Botany in Biology
Botany in Biology
Botany is the scientific study of plants. This definition requires an understanding of the concepts “plants” and “scientific study”. Most plants have green leaves, stems, roots and flowers. But, there are some exceptions to these general notions.
The concept of scientific study can be understood by examining earlier approaches to studying nature. Until the15th century, several methods for analyzing and explaining the universe and its phenomena were used, with religion and speculative philosophy being especially important. Starting with 14th century, a new method, called the scientific method, began to develop slowly. Several fundamental tenets were established.

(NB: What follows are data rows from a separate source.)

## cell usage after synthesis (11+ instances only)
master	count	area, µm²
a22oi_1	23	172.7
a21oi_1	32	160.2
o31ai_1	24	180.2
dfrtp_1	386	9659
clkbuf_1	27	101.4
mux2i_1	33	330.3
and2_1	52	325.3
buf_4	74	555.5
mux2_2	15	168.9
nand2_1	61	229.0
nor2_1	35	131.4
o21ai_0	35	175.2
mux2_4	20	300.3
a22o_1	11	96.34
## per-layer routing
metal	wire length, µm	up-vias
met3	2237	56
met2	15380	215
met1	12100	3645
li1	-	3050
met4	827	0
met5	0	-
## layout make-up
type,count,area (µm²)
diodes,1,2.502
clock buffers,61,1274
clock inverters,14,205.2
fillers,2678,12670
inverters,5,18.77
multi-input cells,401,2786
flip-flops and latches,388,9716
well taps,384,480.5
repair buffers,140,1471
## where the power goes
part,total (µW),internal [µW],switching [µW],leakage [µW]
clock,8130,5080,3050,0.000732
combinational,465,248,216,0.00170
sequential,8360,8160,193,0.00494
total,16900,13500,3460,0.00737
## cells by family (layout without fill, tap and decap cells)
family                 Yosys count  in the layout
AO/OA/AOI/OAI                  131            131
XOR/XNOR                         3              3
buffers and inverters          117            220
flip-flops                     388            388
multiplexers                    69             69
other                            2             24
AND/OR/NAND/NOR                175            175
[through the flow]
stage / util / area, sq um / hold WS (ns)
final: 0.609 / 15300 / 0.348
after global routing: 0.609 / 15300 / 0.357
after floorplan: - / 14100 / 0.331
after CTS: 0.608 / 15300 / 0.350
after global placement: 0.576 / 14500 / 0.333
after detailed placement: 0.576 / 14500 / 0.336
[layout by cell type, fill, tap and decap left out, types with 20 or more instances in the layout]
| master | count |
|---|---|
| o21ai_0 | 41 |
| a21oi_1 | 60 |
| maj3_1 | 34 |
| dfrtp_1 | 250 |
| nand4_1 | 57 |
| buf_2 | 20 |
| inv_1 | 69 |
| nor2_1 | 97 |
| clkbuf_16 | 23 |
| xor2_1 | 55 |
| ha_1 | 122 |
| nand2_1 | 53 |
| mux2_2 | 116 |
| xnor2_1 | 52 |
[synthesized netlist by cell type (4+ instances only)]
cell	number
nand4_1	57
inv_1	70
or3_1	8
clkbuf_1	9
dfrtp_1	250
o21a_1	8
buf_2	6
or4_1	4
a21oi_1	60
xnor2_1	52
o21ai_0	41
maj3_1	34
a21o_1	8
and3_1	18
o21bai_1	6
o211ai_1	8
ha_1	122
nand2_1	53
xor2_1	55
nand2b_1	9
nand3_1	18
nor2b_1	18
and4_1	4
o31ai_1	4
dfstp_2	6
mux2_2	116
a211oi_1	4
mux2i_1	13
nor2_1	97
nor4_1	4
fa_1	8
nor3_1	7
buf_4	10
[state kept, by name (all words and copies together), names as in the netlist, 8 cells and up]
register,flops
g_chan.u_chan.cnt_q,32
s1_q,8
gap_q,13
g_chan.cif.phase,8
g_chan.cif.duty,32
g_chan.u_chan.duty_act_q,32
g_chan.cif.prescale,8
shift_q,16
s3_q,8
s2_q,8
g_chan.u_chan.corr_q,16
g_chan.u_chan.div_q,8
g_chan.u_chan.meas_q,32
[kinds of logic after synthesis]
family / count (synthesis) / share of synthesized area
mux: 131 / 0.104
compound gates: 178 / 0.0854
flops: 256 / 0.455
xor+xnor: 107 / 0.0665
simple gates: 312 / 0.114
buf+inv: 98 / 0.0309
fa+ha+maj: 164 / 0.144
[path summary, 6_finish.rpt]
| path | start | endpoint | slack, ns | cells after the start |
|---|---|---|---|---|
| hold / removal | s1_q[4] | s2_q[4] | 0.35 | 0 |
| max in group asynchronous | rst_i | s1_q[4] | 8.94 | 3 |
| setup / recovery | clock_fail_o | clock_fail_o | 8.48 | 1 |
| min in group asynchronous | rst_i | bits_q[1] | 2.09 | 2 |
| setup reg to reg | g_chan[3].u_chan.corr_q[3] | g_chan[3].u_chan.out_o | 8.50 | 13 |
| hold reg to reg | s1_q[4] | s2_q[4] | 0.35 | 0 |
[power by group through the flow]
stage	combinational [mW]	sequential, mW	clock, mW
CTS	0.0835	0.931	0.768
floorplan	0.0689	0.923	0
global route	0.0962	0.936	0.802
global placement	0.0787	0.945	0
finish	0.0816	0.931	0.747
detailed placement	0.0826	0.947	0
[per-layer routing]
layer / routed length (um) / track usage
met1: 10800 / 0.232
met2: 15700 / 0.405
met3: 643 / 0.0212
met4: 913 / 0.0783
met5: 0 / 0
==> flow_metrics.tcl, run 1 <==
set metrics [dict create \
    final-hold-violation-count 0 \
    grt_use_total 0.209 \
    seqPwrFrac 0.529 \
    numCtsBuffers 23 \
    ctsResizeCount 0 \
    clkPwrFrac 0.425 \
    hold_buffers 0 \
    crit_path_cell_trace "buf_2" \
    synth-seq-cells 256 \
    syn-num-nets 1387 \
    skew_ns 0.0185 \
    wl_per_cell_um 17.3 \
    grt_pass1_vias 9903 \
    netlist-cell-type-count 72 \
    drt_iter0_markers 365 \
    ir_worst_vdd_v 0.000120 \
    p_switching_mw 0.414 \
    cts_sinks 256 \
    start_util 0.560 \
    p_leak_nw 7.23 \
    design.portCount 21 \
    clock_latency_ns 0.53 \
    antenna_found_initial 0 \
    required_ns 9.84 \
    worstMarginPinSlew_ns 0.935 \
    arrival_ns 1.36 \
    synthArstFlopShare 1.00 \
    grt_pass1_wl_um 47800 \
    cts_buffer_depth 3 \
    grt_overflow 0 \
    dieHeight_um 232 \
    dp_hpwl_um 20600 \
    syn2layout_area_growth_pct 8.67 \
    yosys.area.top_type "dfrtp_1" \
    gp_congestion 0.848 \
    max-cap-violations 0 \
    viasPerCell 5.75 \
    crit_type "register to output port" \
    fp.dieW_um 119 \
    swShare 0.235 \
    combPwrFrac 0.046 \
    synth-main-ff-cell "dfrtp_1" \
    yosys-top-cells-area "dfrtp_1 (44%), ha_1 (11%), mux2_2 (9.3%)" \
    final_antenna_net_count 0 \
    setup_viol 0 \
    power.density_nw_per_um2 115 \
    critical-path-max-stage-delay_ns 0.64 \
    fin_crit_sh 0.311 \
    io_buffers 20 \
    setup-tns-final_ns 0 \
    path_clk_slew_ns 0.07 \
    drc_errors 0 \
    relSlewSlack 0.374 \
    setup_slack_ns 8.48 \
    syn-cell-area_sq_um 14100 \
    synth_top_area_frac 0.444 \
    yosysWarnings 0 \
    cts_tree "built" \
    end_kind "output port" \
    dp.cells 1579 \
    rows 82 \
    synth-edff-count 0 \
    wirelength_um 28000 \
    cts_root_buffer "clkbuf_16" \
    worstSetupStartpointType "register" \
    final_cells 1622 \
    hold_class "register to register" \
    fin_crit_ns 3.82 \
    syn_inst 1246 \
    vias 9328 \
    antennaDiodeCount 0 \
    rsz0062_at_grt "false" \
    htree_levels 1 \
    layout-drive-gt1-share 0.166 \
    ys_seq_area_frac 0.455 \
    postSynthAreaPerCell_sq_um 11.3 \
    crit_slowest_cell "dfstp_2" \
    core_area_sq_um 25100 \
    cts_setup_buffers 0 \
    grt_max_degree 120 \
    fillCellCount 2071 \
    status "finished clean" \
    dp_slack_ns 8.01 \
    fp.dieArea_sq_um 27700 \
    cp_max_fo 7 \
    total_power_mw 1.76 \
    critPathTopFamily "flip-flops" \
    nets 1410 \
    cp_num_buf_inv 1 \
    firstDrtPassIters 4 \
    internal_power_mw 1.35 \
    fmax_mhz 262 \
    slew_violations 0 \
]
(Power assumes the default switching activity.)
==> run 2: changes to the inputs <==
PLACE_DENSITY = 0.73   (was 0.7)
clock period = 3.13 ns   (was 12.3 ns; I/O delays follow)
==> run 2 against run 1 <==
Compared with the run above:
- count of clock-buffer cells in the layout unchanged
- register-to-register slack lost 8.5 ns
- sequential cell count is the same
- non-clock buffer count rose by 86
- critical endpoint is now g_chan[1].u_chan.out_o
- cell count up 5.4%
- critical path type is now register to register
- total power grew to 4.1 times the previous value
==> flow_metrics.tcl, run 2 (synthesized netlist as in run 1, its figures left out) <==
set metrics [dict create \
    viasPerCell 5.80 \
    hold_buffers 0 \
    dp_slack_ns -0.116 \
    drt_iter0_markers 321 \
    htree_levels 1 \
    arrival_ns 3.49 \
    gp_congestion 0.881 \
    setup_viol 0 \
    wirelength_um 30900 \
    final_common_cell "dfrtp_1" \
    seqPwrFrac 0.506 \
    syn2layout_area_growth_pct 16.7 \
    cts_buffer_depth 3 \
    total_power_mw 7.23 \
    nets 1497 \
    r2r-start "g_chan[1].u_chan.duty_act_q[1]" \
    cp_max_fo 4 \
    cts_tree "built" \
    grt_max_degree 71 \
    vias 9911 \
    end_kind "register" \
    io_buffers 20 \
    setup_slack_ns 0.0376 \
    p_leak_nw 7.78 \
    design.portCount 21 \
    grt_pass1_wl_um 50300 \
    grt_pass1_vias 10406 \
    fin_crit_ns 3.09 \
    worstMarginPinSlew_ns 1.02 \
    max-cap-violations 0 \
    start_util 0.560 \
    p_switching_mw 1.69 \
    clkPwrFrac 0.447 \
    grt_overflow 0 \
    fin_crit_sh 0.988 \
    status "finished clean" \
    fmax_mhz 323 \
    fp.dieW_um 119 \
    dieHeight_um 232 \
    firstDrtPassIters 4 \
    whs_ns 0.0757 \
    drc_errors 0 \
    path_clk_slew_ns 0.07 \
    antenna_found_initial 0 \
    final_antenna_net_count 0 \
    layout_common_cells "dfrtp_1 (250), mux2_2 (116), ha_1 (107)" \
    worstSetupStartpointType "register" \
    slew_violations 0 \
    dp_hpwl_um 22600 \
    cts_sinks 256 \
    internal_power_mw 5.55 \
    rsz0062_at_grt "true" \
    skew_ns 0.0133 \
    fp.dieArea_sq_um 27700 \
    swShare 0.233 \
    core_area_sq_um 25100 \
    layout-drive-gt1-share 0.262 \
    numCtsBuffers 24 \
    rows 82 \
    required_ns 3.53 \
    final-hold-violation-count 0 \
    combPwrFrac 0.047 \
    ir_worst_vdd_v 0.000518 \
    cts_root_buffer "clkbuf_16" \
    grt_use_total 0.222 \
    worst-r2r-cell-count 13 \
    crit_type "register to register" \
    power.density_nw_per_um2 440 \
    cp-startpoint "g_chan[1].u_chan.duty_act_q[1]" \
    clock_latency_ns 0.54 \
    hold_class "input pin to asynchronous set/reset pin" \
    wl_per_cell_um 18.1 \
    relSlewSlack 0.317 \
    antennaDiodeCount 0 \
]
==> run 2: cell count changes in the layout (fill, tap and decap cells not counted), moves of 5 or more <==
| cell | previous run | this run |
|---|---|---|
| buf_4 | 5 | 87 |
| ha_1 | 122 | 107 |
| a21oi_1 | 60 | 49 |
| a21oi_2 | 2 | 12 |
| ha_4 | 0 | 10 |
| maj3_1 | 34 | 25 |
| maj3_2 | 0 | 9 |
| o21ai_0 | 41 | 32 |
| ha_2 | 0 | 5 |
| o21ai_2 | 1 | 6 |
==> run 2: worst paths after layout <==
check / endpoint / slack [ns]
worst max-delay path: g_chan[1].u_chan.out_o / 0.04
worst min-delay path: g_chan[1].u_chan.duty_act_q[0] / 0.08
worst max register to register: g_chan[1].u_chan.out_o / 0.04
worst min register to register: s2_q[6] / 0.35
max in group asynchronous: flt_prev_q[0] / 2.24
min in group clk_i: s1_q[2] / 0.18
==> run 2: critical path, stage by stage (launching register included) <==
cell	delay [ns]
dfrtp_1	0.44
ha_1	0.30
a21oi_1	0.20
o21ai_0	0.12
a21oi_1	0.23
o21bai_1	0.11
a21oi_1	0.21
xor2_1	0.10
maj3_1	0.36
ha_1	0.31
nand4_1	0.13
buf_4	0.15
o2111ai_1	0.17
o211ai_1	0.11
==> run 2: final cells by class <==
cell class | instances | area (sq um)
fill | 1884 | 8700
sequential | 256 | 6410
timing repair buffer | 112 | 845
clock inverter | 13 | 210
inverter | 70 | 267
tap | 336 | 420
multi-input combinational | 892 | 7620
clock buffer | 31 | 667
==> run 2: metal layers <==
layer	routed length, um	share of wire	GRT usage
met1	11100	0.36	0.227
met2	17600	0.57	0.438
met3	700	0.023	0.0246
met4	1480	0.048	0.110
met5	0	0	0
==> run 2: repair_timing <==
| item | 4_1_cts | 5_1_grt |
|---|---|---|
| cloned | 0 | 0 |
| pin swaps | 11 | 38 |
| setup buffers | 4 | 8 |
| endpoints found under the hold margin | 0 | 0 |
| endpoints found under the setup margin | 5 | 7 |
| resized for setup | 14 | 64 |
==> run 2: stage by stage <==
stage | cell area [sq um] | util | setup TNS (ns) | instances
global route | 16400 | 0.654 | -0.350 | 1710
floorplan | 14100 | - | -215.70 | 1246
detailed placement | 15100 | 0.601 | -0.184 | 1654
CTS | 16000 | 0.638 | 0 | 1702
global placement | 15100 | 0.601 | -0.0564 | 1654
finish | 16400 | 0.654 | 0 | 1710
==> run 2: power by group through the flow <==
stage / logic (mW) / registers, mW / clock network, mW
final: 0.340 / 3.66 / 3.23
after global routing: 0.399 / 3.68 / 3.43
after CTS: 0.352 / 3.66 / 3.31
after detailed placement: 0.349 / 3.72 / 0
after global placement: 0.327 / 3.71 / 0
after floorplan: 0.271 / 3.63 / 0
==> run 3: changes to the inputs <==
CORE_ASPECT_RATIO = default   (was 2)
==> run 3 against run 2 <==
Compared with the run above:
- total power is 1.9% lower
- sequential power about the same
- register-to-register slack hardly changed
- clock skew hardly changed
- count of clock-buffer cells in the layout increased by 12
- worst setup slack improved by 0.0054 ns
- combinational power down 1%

Sources of Information: All accepted information can be derived only from carefully documented and controlled observation or experiments. Claims emanating from priests or prophets – or scientists – cannot be accepted automatically. They must be subjected to verification and proof.
Phenomena that can be studied: Only tangible phenomena and objects are studied, such as heat, plants, minerals and weather. We cannot see or fell magnetism or neutrons, but we can construct instruments that detect them reliably.
Constancy and universality: Physical forces that control the world are constant through time and the same everywhere. Water has always been and will always be composed of hydrogen and oxygen. Gravity is the same now as it has been in the past. The world itself changes – mountains erode, rivers change course, plants evolve – but the forces remain the same.
Basis: The fundamental basis of the scientific method is skepticism, the principle of never being certain of a conclusion, of always being willing to consider new evidence. No matter how much evidence there is for or against a theory, it does no harm to keep a bit of doubt in our minds and to be willing to consider more evidence.
Life on Earth began about 3.5 billion years ago. At first, living organisms were simple like present-day bacteria, in both their metabolism and structure, however, over thousands of millions of years cells gradually increased in complexity through evolution by natural selection. As organisms reproduce their offspring differ slightly differ each other in their features – they are not identical. Offspring with features that cause them to be well-adapted grow well and reproduce abundantly, passing on the beneficial features to their own offspring. This is called natural selection. New features come about periodically by mutations and natural selection determines which new features are eliminated and which are passed on to future generation. Evolution by natural selection is a model consistent with observations of natural organisms, experiments and theoretical considerations.
As early organisms became more complex, major advances occurred. One was the evolution of the type of photosynthesis that produces oxygen and carbohydrates. This photosynthesis is present in all green plants, but it first arose about 2.8 billion years ago in bacterium-like organism called cyanobacterium. Later, cell structure became more efficient as subcellular components evolved. These components called organelles, each provide a unique structure and chemistry specialized to a specific function.